KorAP / Krill

:mag: A Corpus Data Retrieval Index using Lucene for Look-Ups
BSD 2-Clause "Simplified" License
16 stars 3 forks source link

Empty token in SpanWithinQuery #20

Open margaretha opened 8 years ago

margaretha commented 8 years ago

Krill should handles an empty query as an operand of SpanWithinQuery and throws an appropriate error. Currently both

throws an error : You can't queryize an empty query

Akron commented 8 years ago

That's an interesting topic!* We should define behaviour for the special SpanQueryWrapper conditions null, empty, optional, and negative**.

Switched operand order:

The problem may be more complicated, in case both operands have one of the above mentioned conditions. The list does not include the possibility of classed operands. For example contains(<base/s=s>, {1: [orth=der]?}) can't be reduced to <base/s=s> ...

margaretha commented 8 years ago

Thanks for the detailed suggestions. What is the purpose of the condition names? They look like booleans.

I agree with

isNull: contains(<base/s=s>, [orth=der]{0} isEmpty : contains(<base/s=s>, []) isOptional: contains(<base/s=s>, [orth=der]?)

to be translated to <base/s=s> but the naming is kind of misleading. It's not that the query is null or empty but it contains nothing or contains an empty token. An empty token is also ambiguous, not that it must be empty but more like arbitrary.

isEmpty with repetition : contains(<base/s=s>, []{2,6})

why don't we support this? should be plausible in Poliqarp. In FCSQL grammar, []{2,6} within s is valid.

isNegative : contains(<base/s=s>, [orth!=der])
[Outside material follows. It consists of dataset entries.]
File: config.mk
export PLATFORM = sky130hd
export DESIGN_NAME = rs485_frame_receiver_core
export DESIGN_NICKNAME = d
export VERILOG_FILES = /design/src/rtl/rsfr_pkg.sv /design/src/rtl/rsfr_cfg.sv /design/src/rtl/rsfr_frame.sv /design/src/rtl/rsfr_skid.sv /design/src/rtl/rs485_frame_receiver_core.sv
export SDC_FILE = /design/constraint.sdc
export NUM_CORES = 1
export LEC_CHECK = 0
export BUFFER_PORTS_ARGS = -buffer_cell sky130_fd_sc_hd__buf_4
export CAP_MARGIN = 0
export CORE_MARGIN = 5
export CORE_UTILIZATION = 45
export CTS_CLUSTER_DIAMETER = 40
export CTS_CLUSTER_SIZE = 14
export DETAILED_ROUTE_END_ITERATION = 12
export GPL_ROUTABILITY_DRIVEN = 0
export MAX_ROUTING_LAYER = met4
export PLACE_DENSITY = 0.72
export SETUP_SLACK_MARGIN = 0.4
export SLEW_MARGIN = 20
export SYNTH_ARGS = -nofsm -noshare
export SYNTH_HDL_FRONTEND = slang
export SYNTH_HIERARCHICAL = 1
export SYNTH_SLANG_ARGS = --single-unit
File: constraint.sdc
create_clock -name clk -period 9.45 [get_ports clk]
set_input_delay 0.4725 -clock clk [delete_from_list [all_inputs] [get_ports clk]]
set_output_delay 0.4725 -clock clk [all_outputs]
set_load 0.05 [all_outputs]
File: src/rtl/rsfr_pkg.sv
// ----------------------------------------------------------------------------
// RS485 frame receiver package
// Shared types, register indexes and codes for the frame receiver block.
// ----------------------------------------------------------------------------
`default_nettype none

package rsfr_pkg;

	localparam int TIMER_W    = 17;
	localparam int CFG_IDX_W  = 3;
	localparam int CFG_DATA_W = 17;
	localparam int BYTE_W     = 8;

	// Register indexes on the configuration port.
	localparam logic [CFG_IDX_W-1:0] REG_RX_TIMEOUT   = 3'd0;
	localparam logic [CFG_IDX_W-1:0] REG_LINK_HOLD    = 3'd1;
	localparam logic [CFG_IDX_W-1:0] REG_RECONNECT    = 3'd2;
	localparam logic [CFG_IDX_W-1:0] REG_FIRST_LINK   = 3'd3;
	localparam logic [CFG_IDX_W-1:0] REG_HEAD_FIRST   = 3'd4;
	localparam logic [CFG_IDX_W-1:0] REG_HEAD_SECOND  = 3'd5;
	localparam logic [CFG_IDX_W-1:0] REG_TAIL_FIRST   = 3'd6;
	localparam logic [CFG_IDX_W-1:0] REG_TAIL_SECOND  = 3'd7;

	// Register reset values.
	localparam logic [TIMER_W-1:0] RX_TIMEOUT_RST = 17'd500;
	localparam logic [TIMER_W-1:0] LINK_HOLD_RST  = 17'd20000;
	localparam logic [TIMER_W-1:0] RECONNECT_RST  = 17'd60000;
	localparam logic [TIMER_W-1:0] FIRST_LINK_RST = 17'd100000;
	localparam logic [BYTE_W-1:0]  HEAD_FIRST_RST  = 8'd85;
	localparam logic [BYTE_W-1:0]  HEAD_SECOND_RST = 8'd170;
	localparam logic [BYTE_W-1:0]  TAIL_FIRST_RST  = 8'd13;
	localparam logic [BYTE_W-1:0]  TAIL_SECOND_RST = 8'd10;

	// Request kinds carried on tuser.
	localparam logic REQ_BYTE = 1'b0;
	localparam logic REQ_TICK = 1'b1;

	// Per-byte outcome codes.
	localparam logic [1:0] OUT_STORED     = 2'd0;
	localparam logic [1:0] OUT_FORWARDED  = 2'd1;
	localparam logic [1:0] OUT_SUPPRESSED = 2'd2;
	localparam logic [1:0] OUT_OVERLONG   = 2'd3;

	// Keep-alive signature at frame positions 2 to 4.
	localparam logic [BYTE_W-1:0] KA_C = 8'h63;
	localparam logic [BYTE_W-1:0] KA_N = 8'h6e;
	localparam logic [BYTE_W-1:0] KA_T = 8'h74;

	typedef struct packed {
		logic [TIMER_W-1:0] rx_timeout_ticks;
		logic [TIMER_W-1:0] link_hold_ticks;
		logic [TIMER_W-1:0] reconnect_ticks;
		logic [BYTE_W-1:0]  head_first;
		logic [BYTE_W-1:0]  head_second;
		logic [BYTE_W-1:0]  tail_first;
		logic [BYTE_W-1:0]  tail_second;
	} cfg_t;

	typedef struct packed {
		logic              disconnect_notice;
		logic              rx_timeout_hit;
		logic [BYTE_W-1:0] frame_length;
		logic [1:0]        byte_outcome;
		logic [BYTE_W-1:0] byte_position;
		logic [BYTE_W-1:0] echo_byte;
	} res_t;

	localparam int RES_W   = $bits(res_t);
	localparam int TDATA_W = ((RES_W + 7) / 8) * 8;

endpackage

`default_nettype wire

File: src/rtl/rsfr_cfg.sv
// ----------------------------------------------------------------------------
// RS485 frame receiver configuration registers
// Holds the timer reloads and the head and tail bytes written over the port.
// ----------------------------------------------------------------------------
`default_nettype none

module rsfr_cfg
	import rsfr_pkg::*;
(
	input  wire logic                  clk,
	input  wire logic                  arst_n,
	input  wire logic                  cfg_we,
	input  wire logic [CFG_IDX_W-1:0]  cfg_index,
	input  wire logic [CFG_DATA_W-1:0] cfg_data,
	output cfg_t                       cfg
);

	cfg_t cfg_q;

	// The first link period only matters at reset, so its register is not kept.
	always_ff @(posedge clk or negedge arst_n) begin
		if (!arst_n) begin
			cfg_q.rx_timeout_ticks <= RX_TIMEOUT_RST;
			cfg_q.link_hold_ticks  <= LINK_HOLD_RST;
			cfg_q.reconnect_ticks  <= RECONNECT_RST;
			cfg_q.head_first       <= HEAD_FIRST_RST;
			cfg_q.head_second      <= HEAD_SECOND_RST;
			cfg_q.tail_first       <= TAIL_FIRST_RST;
			cfg_q.tail_second      <= TAIL_SECOND_RST;
		end else if (cfg_we) begin
			case (cfg_index)
				REG_RX_TIMEOUT:  cfg_q.rx_timeout_ticks <= cfg_data;
				REG_LINK_HOLD:   cfg_q.link_hold_ticks  <= cfg_data;
				REG_RECONNECT:   cfg_q.reconnect_ticks  <= cfg_data;
				REG_HEAD_FIRST:  cfg_q.head_first       <= cfg_data[BYTE_W-1:0];
				REG_HEAD_SECOND: cfg_q.head_second      <= cfg_data[BYTE_W-1:0];
				REG_TAIL_FIRST:  cfg_q.tail_first       <= cfg_data[BYTE_W-1:0];
				REG_TAIL_SECOND: cfg_q.tail_second      <= cfg_data[BYTE_W-1:0];
				default: ;
			endcase
		end
	end

	assign cfg = cfg_q;

endmodule

`default_nettype wire

File: src/rtl/rsfr_frame.sv
// ----------------------------------------------------------------------------
// RS485 frame receiver framing and timers
// Frame state, receive and link timers, keep-alive thinning; one request per
// cycle when accepted; result formed combinationally from the current state.
// ----------------------------------------------------------------------------
`default_nettype none

module rsfr_frame
	import rsfr_pkg::*;
#(
	parameter int MAX_FRAME        = 200,
	parameter int KEEPALIVE_RELOAD = 6
) (
	input  wire logic              clk,
	input  wire logic              arst_n,
	input  cfg_t                   cfg,
	input  wire logic              req_accept,
	input  wire logic              req_type,
	input  wire logic [BYTE_W-1:0] rx_byte,
	output res_t                   res
);

	localparam logic [BYTE_W:0] MAX_FRAME_C = (BYTE_W+1)'(MAX_FRAME);
	localparam logic [3:0]      KA_RELOAD_C = 4'(KEEPALIVE_RELOAD);
	localparam logic [BYTE_W:0] MIN_LEN_C   = (BYTE_W+1)'(6);

	logic [BYTE_W-1:0]  frame_count_q;
	logic [1:0]         head_flags_q;
	logic [2:0]         ka_match_q;
	logic [BYTE_W-1:0]  prev_byte_q;
	logic [TIMER_W-1:0] rx_timer_q;
	logic               rx_active_q;
	logic [TIMER_W-1:0] link_timer_q;
	logic [3:0]         ka_count_q;

	logic [BYTE_W-1:0]  frame_count_d;
	logic [1:0]         head_flags_d;
	logic [2:0]         ka_match_d;
	logic [TIMER_W-1:0] rx_timer_d;
	logic               rx_active_d;
	logic [TIMER_W-1:0] link_timer_d;
	logic [3:0]         ka_count_d;

	logic [BYTE_W:0]    count;
	logic               overlong;
	logic               complete;
	logic [TIMER_W-1:0] rx_dec;
	logic [TIMER_W-1:0] link_dec;
	logic               rx_expire;
	logic               link_expire;

	always_comb begin
		count    = {1'b0, frame_count_q} + (BYTE_W+1)'(1);
		overlong = (count >= MAX_FRAME_C);
		complete = (count > MIN_LEN_C) && (head_flags_q == 2'b11)
			&& (prev_byte_q == cfg.tail_first) && (rx_byte == cfg.tail_second);

		rx_dec      = (rx_timer_q != '0) ? rx_timer_q - TIMER_W'(1) : rx_timer_q;
		link_dec    = (link_timer_q != '0) ? link_timer_q - TIMER_W'(1) : link_timer_q;
		rx_expire   = rx_active_q && (rx_dec == '0);
		link_expire = (link_dec == '0);

		frame_count_d = frame_count_q;
		head_flags_d  = head_flags_q;
		ka_match_d    = ka_match_q;
		rx_timer_d    = rx_timer_q;
		rx_active_d   = rx_active_q;
		link_timer_d  = link_timer_q;
		ka_count_d    = ka_count_q;
		res           = '0;

		if (req_type == REQ_BYTE) begin
			res.echo_byte     = rx_byte;
			res.byte_position = frame_count_q;
			frame_count_d     = count[BYTE_W-1:0];
			case (frame_count_q)
				8'd0: begin
					rx_timer_d      = cfg.rx_timeout_ticks;
					rx_active_d     = 1'b1;
					link_timer_d    = cfg.link_hold_ticks;
					head_flags_d[0] = (rx_byte == cfg.head_first);
				end
				8'd1: head_flags_d[1] = (rx_byte == cfg.head_second);
				8'd2: ka_match_d[0] = (rx_byte == KA_C);
				8'd3: ka_match_d[1] = (rx_byte == KA_N);
				8'd4: ka_match_d[2] = (rx_byte == KA_T);
				default: ;
			endcase
			if (overlong) begin
				frame_count_d    = '0;
				rx_active_d      = 1'b0;
				link_timer_d     = cfg.link_hold_ticks;
				res.byte_outcome = OUT_OVERLONG;
			end else if (complete) begin
				frame_count_d    = '0;
				rx_active_d      = 1'b0;
				link_timer_d     = cfg.link_hold_ticks;
				res.frame_length = count[BYTE_W-1:0];
				res.byte_outcome = OUT_FORWARDED;
				if (ka_match_q == 3'b111) begin
					if (ka_count_q[3]) begin
						ka_count_d = KA_RELOAD_C;
					end else begin
						ka_count_d       = ka_count_q - 4'd1;
						res.byte_outcome = OUT_SUPPRESSED;
					end
				end
			end
		end else begin
			if (rx_active_q) begin
				rx_timer_d = rx_dec;
			end
			if (rx_expire) begin
				frame_count_d      = '0;
				rx_active_d        = 1'b0;
				res.rx_timeout_hit = 1'b1;
			end
			link_timer_d = link_dec;
			if (link_expire) begin
				ka_count_d            = '0;
				link_timer_d          = cfg.reconnect_ticks;
				res.disconnect_notice = 1'b1;
			end
		end
	end

	always_ff @(posedge clk or negedge arst_n) begin
		if (!arst_n) begin
			frame_count_q <= '0;
			head_flags_q  <= '0;
			ka_match_q    <= '0;
			prev_byte_q   <= '0;
			rx_timer_q    <= '0;
			rx_active_q   <= 1'b0;
			link_timer_q  <= FIRST_LINK_RST;
			ka_count_q    <= '0;
		end else if (req_accept) begin
			frame_count_q <= frame_count_d;
			head_flags_q  <= head_flags_d;
			ka_match_q    <= ka_match_d;
			rx_timer_q    <= rx_timer_d;
			rx_active_q   <= rx_active_d;
			link_timer_q  <= link_timer_d;
			ka_count_q    <= ka_count_d;
			if (req_type == REQ_BYTE) begin
				prev_byte_q <= rx_byte;
			end
		end
	end

endmodule

`default_nettype wire

File: src/rtl/rsfr_skid.sv
// ----------------------------------------------------------------------------
// RS485 frame receiver output stage
// Output register with a skid entry, so the ready toward the source is
// registered and a new request is taken while a result waits.
// ----------------------------------------------------------------------------
`default_nettype none

module rsfr_skid
	import rsfr_pkg::*;
(
	input  wire logic clk,
	input  wire logic arst_n,
	input  wire logic in_valid,
	output logic      in_ready,
	input  res_t      in_res,
	output logic      out_valid,
	input  wire logic out_ready,
	output res_t      out_res
);

	logic out_valid_q;
	logic skid_valid_q;
	res_t out_q;
	res_t skid_q;
	logic take;
	logic load_out;

	assign take     = in_valid && !skid_valid_q;
	assign load_out = !out_valid_q || out_ready;

	always_ff @(posedge clk or negedge arst_n) begin
		if (!arst_n) begin
			out_valid_q  <= 1'b0;
			skid_valid_q <= 1'b0;
		end else if (load_out) begin
			out_valid_q  <= skid_valid_q || take;
			skid_valid_q <= 1'b0;
		end else if (take) begin
			skid_valid_q <= 1'b1;
		end
	end

	always_ff @(posedge clk) begin
		if (load_out) begin
			out_q <= skid_valid_q ? skid_q : in_res;
		end else if (take) begin
			skid_q <= in_res;
		end
	end

	assign in_ready  = !skid_valid_q;
	assign out_valid = out_valid_q;
	assign out_res   = out_q;

endmodule

`default_nettype wire

File: src/rtl/rs485_frame_receiver_core.sv
// ----------------------------------------------------------------------------
// RS485 frame receiver core
// Frames received bytes, checks head and tail, thins keep-alives and runs the
// receive and link timers.
// ----------------------------------------------------------------------------
// Requests enter on the s_axis channel: tuser low carries a received byte in
// tdata[7:0], tuser high is one timebase tick. Every request gives exactly one
// result on the m_axis channel, in order.
// A request is taken in every cycle while s_axis_tready is high; the framing
// and timer update is one combinational pass from the frame state to the
// output register, or to the skid entry while the output is stalled.
// Sustained throughput is one request per cycle as long as the sink keeps
// m_axis_tready high. When the sink stalls, one more result is caught in the
// skid entry and then s_axis_tready drops until the output register drains.
// Reset clears the frame state and the receive timer, loads the link timer
// with the first link period and restores all registers to their defaults.
// The user writes registers over cfg_we/cfg_index/cfg_data only while the
// block is idle (not enforced); the first link period acts only at reset.
// ----------------------------------------------------------------------------
`default_nettype none

module rs485_frame_receiver_core
	import rsfr_pkg::*;
#(
	parameter int MAX_FRAME        = 200,
	parameter int KEEPALIVE_RELOAD = 6
) (
	input  wire logic                  clk,
	input  wire logic                  arst_n,
	input  wire logic                  cfg_we,
	input  wire logic [CFG_IDX_W-1:0]  cfg_index,
	input  wire logic [CFG_DATA_W-1:0] cfg_data,
	input  wire logic                  s_axis_tvalid,
	output logic                       s_axis_tready,
	// rx_byte [7:0]
	input  wire logic [7:0]            s_axis_tdata,
	// req_type [0]
	input  wire logic                  s_axis_tuser,
	output logic                       m_axis_tvalid,
	input  wire logic                  m_axis_tready,
	// echo_byte [7:0], byte_position [15:8], byte_outcome [17:16],
	// frame_length [25:18], rx_timeout_hit [26], disconnect_notice [27]
	output logic [TDATA_W-1:0]         m_axis_tdata
);

	cfg_t cfg;
	res_t res;
	res_t out_res;
	logic accept;

	assign accept = s_axis_tvalid && s_axis_tready;

	rsfr_cfg u_cfg (
		.clk       (clk),
		.arst_n    (arst_n),
		.cfg_we    (cfg_we),
		.cfg_index (cfg_index),
		.cfg_data  (cfg_data),
		.cfg       (cfg)
	);

	rsfr_frame #(
		.MAX_FRAME        (MAX_FRAME),
		.KEEPALIVE_RELOAD (KEEPALIVE_RELOAD)
	) u_frame (
		.clk        (clk),
		.arst_n     (arst_n),
		.cfg        (cfg),
		.req_accept (accept),
		.req_type   (s_axis_tuser),
		.rx_byte    (s_axis_tdata),
		.res        (res)
	);

	rsfr_skid u_skid (
		.clk       (clk),
		.arst_n    (arst_n),
		.in_valid  (s_axis_tvalid),
		.in_ready  (s_axis_tready),
		.in_res    (res),
		.out_valid (m_axis_tvalid),
		.out_ready (m_axis_tready),
		.out_res   (out_res)
	);

	assign m_axis_tdata = TDATA_W'(out_res);

endmodule

`default_nettype wire

==> flow_metrics.tcl <==
set metrics [dict create \
    power-per-cell-area_nw_per_um2 241 \
    synthFlopType "dfrtp_1" \
    fill_cells 1993 \
    post_drt_wl_per_cell_um 19.0 \
    reg2regPathDepth 8 \
    drtIter0Drc 703 \
    whs_endpoint "u_skid/out_valid$_DFFE_PN0P_" \
    cap_viol_max_count 0 \
    antenna_left 0 \
    dp.final_hpwl_mm 16.8 \
    status "finished clean" \
    io_pins 68 \
    cts_buffers 26 \
    synthArstFlopShare_pct 72.1 \
    leakage_nw 4.68 \
    max_freq_ghz 0.284 \
    tns_ns 0 \
    ys_seq_area_share_pct 51.2 \
    synth_area_per_cell_um2 11.3 \
    path_max_fanout 8 \
    die_h_um 162 \
    clock-sinks 201 \
    clk_path_buf_depth 3 \
    rsz0062_at_grt "false" \
    drt-total-wl_mm 24.6 \
    yosysWarnings 6 \
    grt_max_degree 78 \
    syn_inst 923 \
    reg2reg_to "u_frame/link_timer_q[1]$_DFFE_PN0P_" \
    holdCritPathClass "in2reg" \
    ys_types 76 \
    cts_tree "done" \
    vias 7559 \
    ir_drop_mv 0.108 \
    grt-ovfl-total 0 \
    synth_area_um2 10500 \
    post_cts_resized 0 \
    hold_viol 0 \
    grt.total_usage_pct 19.2 \
    min_period_ns 3.52 \
    ys_ff_latch 201 \
    final_nets 1004 \
    p_total_mw 2.90 \
    finalSetupViolCount 0 \
    core_um2 22800 \
    routed_via_density 5.84 \
    area_growth_pct 14.9 \
    die_area_um2 26400 \
    rows 55 \
    required_ns 9.86 \
    insertion_delay_ns 0.53 \
    drt_first_pass_iters 7 \
    clk_pin_slew_ns 0.06 \
    die_w_um 162 \
    antenna_found_initial 1 \
    cts_root_buf "clkbuf_16" \
    hold_slack_ns 0.161 \
    rr_startpoint "u_frame/frame_count_q[0]$_DFFE_PN0P_" \
    setup.worst_path.end_class "flop" \
    start_util_pct 45.9 \
    path_class "reg2reg" \
    setup.worst_path.start_class "flop" \
    fin_skew_ns 0.0310 \
    htreeDepth 1 \
    finalInstanceArea_um2 12000 \
    period_share_pct 37.2 \
    io_buffers 63 \
    r2r_slack_ns 5.93 \
    min_from "s_axis_tvalid" \
    arrival_ns 3.93 \
    drc 0 \
    synth_edf_count 56 \
    tightest_slew_ns 1.08 \
    whs_path_depth 3 \
    layout-drive-gt1-share_pct 28.6 \
    placed_area_um2 11100 \
    grt_pass1_wl_mm 40.5 \
    slew_violations 0 \
    relSlewSlack_pct 27.5 \
    first_global_vias 7529 \
]
[power breakdown]
part           leakage [nW]  internal, mW  switching [mW]
logic                  1.99         0.293           0.362
registers              2.26          1.09           0.175
clock network         0.432         0.592           0.386
total                  4.68          1.97           0.923
[per-layer routing]
| layer | vias to the layer above | global-route usage [%] | wire length (um) |
|---|---|---|---|
| li1 | 3516 | - | - |
| met5 | - | - | 0 |
| met2 | 223 | 30.7 | 11700 |
| met4 | 0 | 4.69 | 340 |
| met1 | 3791 | 26.2 | 11300 |
| met3 | 29 | 2.46 | 1270 |
[repair_timing]
item,in CTS,in global routing
hold buffers,1,0
setup buffers,0,0
hold endpoints to repair,48,0
[metrics by stage]
step | utilization [%] | setup WS (ns) | std cells
after floorplan | - | 5.41 | 926
after global placement | 48.7 | 6.15 | 1245
after detailed placement | 48.8 | 6.09 | 1245
after CTS | 52.7 | 6.04 | 1294
after global routing | 52.7 | 5.76 | 1295
final | 52.7 | 5.93 | 1295
[synth_stat cells (9+ instances only)]
cell | n | share of area, %
mux2i_1 | 11 | 1.1
o21ai_0 | 24 | 1.1
nand2_1 | 73 | 2.6
or4_1 | 12 | 0.86
dfstp_2 | 37 | 9.3
mux2_1 | 11 | 1.2
nor4_1 | 24 | 1.4
xnor2_1 | 26 | 2.2
nor3b_1 | 9 | 0.65
a31oi_1 | 9 | 0.54
and2_1 | 14 | 0.84
xor2_1 | 14 | 1.2
nand4_1 | 16 | 0.96
nor2b_1 | 15 | 0.90
buf_2 | 10 | 0.48
nand3_1 | 27 | 1.3
edfxtp_1 | 56 | 16
mux2_2 | 103 | 11
ha_1 | 9 | 1.1
nor3_1 | 19 | 0.91
o2bb2ai_1 | 9 | 0.75
a21oi_1 | 23 | 1.1
inv_1 | 20 | 0.72
nor2_1 | 42 | 1.5
o22ai_1 | 9 | 0.54
clkbuf_1 | 39 | 1.4
a211o_1 | 9 | 0.75
dfrtp_1 | 108 | 26
[worst max-delay path, cell delays in order (launching register included)]
cell	delay [ns]
dfrtp_1	0.47
ha_1	0.36
nand3_1	0.26
or4_1	0.53
a221oi_1	0.44
a2111o_1	0.30
a31oi_1	0.39
a32o_1	0.35
a221o_1	0.29
[flip-flops by register name, indices dropped and copies added (netlist names)]
| signal | flops |
|---|---|
| u_cfg/cfg | 83 |
| u_skid/out_res | 28 |
| u_skid/skid_q | 28 |
| u_frame/link_timer_q | 17 |
| u_frame/rx_timer_q | 17 |
| u_frame/frame_count_q | 8 |
| u_frame/prev_byte_q | 8 |
| u_frame/ka_count_q | 4 |
| u_frame/ka_match_q | 3 |
| u_frame/head_flags_q | 2 |
| u_frame/rx_active_q | 1 |
| u_skid/out_valid | 1 |
| u_skid/skid_valid_q | 1 |
[how the worst max path moves through the flow]
stage | startpoint | endpoint | depth (start not counted)
global placement | u_frame/link_timer_q[0]$_DFFE_PN0P_ | u_frame/ka_count_q[3]$_DFFE_PN0P_ | 9
floorplan | u_skid/out_valid$_DFFE_PN0P_ | u_skid/skid_q[0]$_DFFE_PP_ | 2
detailed placement | u_frame/link_timer_q[0]$_DFFE_PN0P_ | u_frame/link_timer_q[12]$_DFFE_PN0P_ | 9
CTS | u_frame/frame_count_q[0]$_DFFE_PN0P_ | u_frame/link_timer_q[1]$_DFFE_PN0P_ | 8
finish | u_frame/frame_count_q[0]$_DFFE_PN0P_ | u_frame/link_timer_q[1]$_DFFE_PN0P_ | 8
global route | u_frame/link_timer_q[0]$_DFFE_PN0P_ | u_frame/link_timer_q[12]$_DFFE_PN0P_ | 9
[cells by family (layout without fill, tap and decap cells)]
kind of cell	count (synthesis)	in the layout	synth area share [%]
AO/OA/AOI/OAI	156	156	10.5
adder cells (fa/ha/maj)	9	9	1.08
buffers and inverters	86	141	3.94
other	1	5	0.0359
XOR/XNOR	40	40	3.35
flip-flops	201	201	51.2
AND/OR/NAND/NOR	305	305	16.5
multiplexers	125	125	13.3
[placed cells by master (no fill, tap or decap), drive strengths merged, types with 27 or more instances in the layout]
cell type,n
dfstp,37
o21ai,27
edfxtp,56
clkbuf,34
nand2,73
nor2,42
mux2,114
dfrtp,108
buf,72
nand3,27
[layout make-up]
class	instances	area [um^2]	share of cell area, %
Sequential cell	201	5360	44.6
Multi-Input combinational cell	639	4740	39.5
Clock buffer	34	742	6.18
Timing Repair Buffer	73	554	4.61
Tap cell	313	392	3.26
Clock inverter	14	151	1.26
Inverter	20	75.1	0.625
Antenna cell	1	2.50	0.0208
(Power assumes the default switching activity.)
Hm, I think it's not necessarily all sentences that don't contain the second operand. I would suggest that would be

! contains(<base/s=s>, [orth=der])

but this this is not poliqarp, isn't it? It is also not possible in FCSQL to query

! "der" within s

It can also be interpreted this way: any sentence that not only consists of "der" would be a match.

isNull: contains([orth=der]{0}, <base/s=s>)

Agree.

The switched operand cases are actually pretty weird formulations, unless somebody accidentally mixed it up. Why would a user want an element within a token? or does [] also allow / can be a span/element? So it's not necessarily a koral:token.

isOptional: contains([orth=der]?, <base/s=s>)

This already works currently.

Akron commented 8 years ago

Hi Eliza, yes, the conditions are boolean and used for query analyzing/optimization in SpanQueryWrapper. isOptional means, it is either necessary or null - this is important to wrap either an extending SpanQuery or a sequence query - or both in an alternation. But I agree that "empty" is misleading and "arbitrary" would be a better name. Maybe we had the description "empty" from Poliqarp ...

I also agree that we should support length queries. They should also be trivial to implement.

It can also be interpreted this way: any sentence that not only consists of "der" would be a match.

That's how I would prefer it as well.

Why would a user want an element within a token? or does [] also allow / can be a span/element? So it's not necessarily a koral:token.

No - [] is always a token. So the isNull or the isEmpty case is probably wrongly formulated. All other scenarios may make sense though.

P.S. Can you please fix the format of your post?

margaretha commented 8 years ago

isOptional: contains([orth=der]?, <base/s=s>) isNegative : contains([orth!=der], <base/s=s>)

Why do you think these are still possible?

P.S. Can you please fix the format of your post?

Fixed!

Akron commented 8 years ago

isOptional may be a sequence as well, like contains([]*, <base/s=s>), and negativity may also be a sequence, like contains([orth!=der][orth!=Mann], <base/s=s>). I think even something like that is negative in the wrapping sense: contains([orth!=der][]+[orth!=Mann], <base/s=s>).

Thanks for fixing. I thought the elements were eaten by a sanitizer, but now I understand that you omitted them.

margaretha commented 8 years ago

I see. That makes sense.

Thanks for fixing. I thought the elements were eaten by a sanitizer, but now I understand that you omitted them.

No, I didn't omit them. I just forgot to escape the angle brackets and check the preview.

*Then isEmpty with repetition : contains([]{2,6}, \<base/s=s\>) is also possible, isn't?

Akron commented 8 years ago

Ah, okay. Yes - it is reasonable but - as I said in my first reply - would require a SpanQuery that checks for lengths.

margaretha commented 5 years ago

I think the condition names are not quite clear and can be misleading.

For instance isEmpty : What is exactly not empty? Usually it refers to the object itself and I suppose these conditions are set in SpanQueryWrapper. However, isEmpty does not mean that SpanQueryWrapper is empty. hasEmptyOperand would probably be more appropriate..

Akron commented 5 years ago

You complained about that in your first reply already. ;) Yes - the names of the conditions refer to the operands, first in the first, then in the second position of the contains(...). It does not mean that the contain has the condition.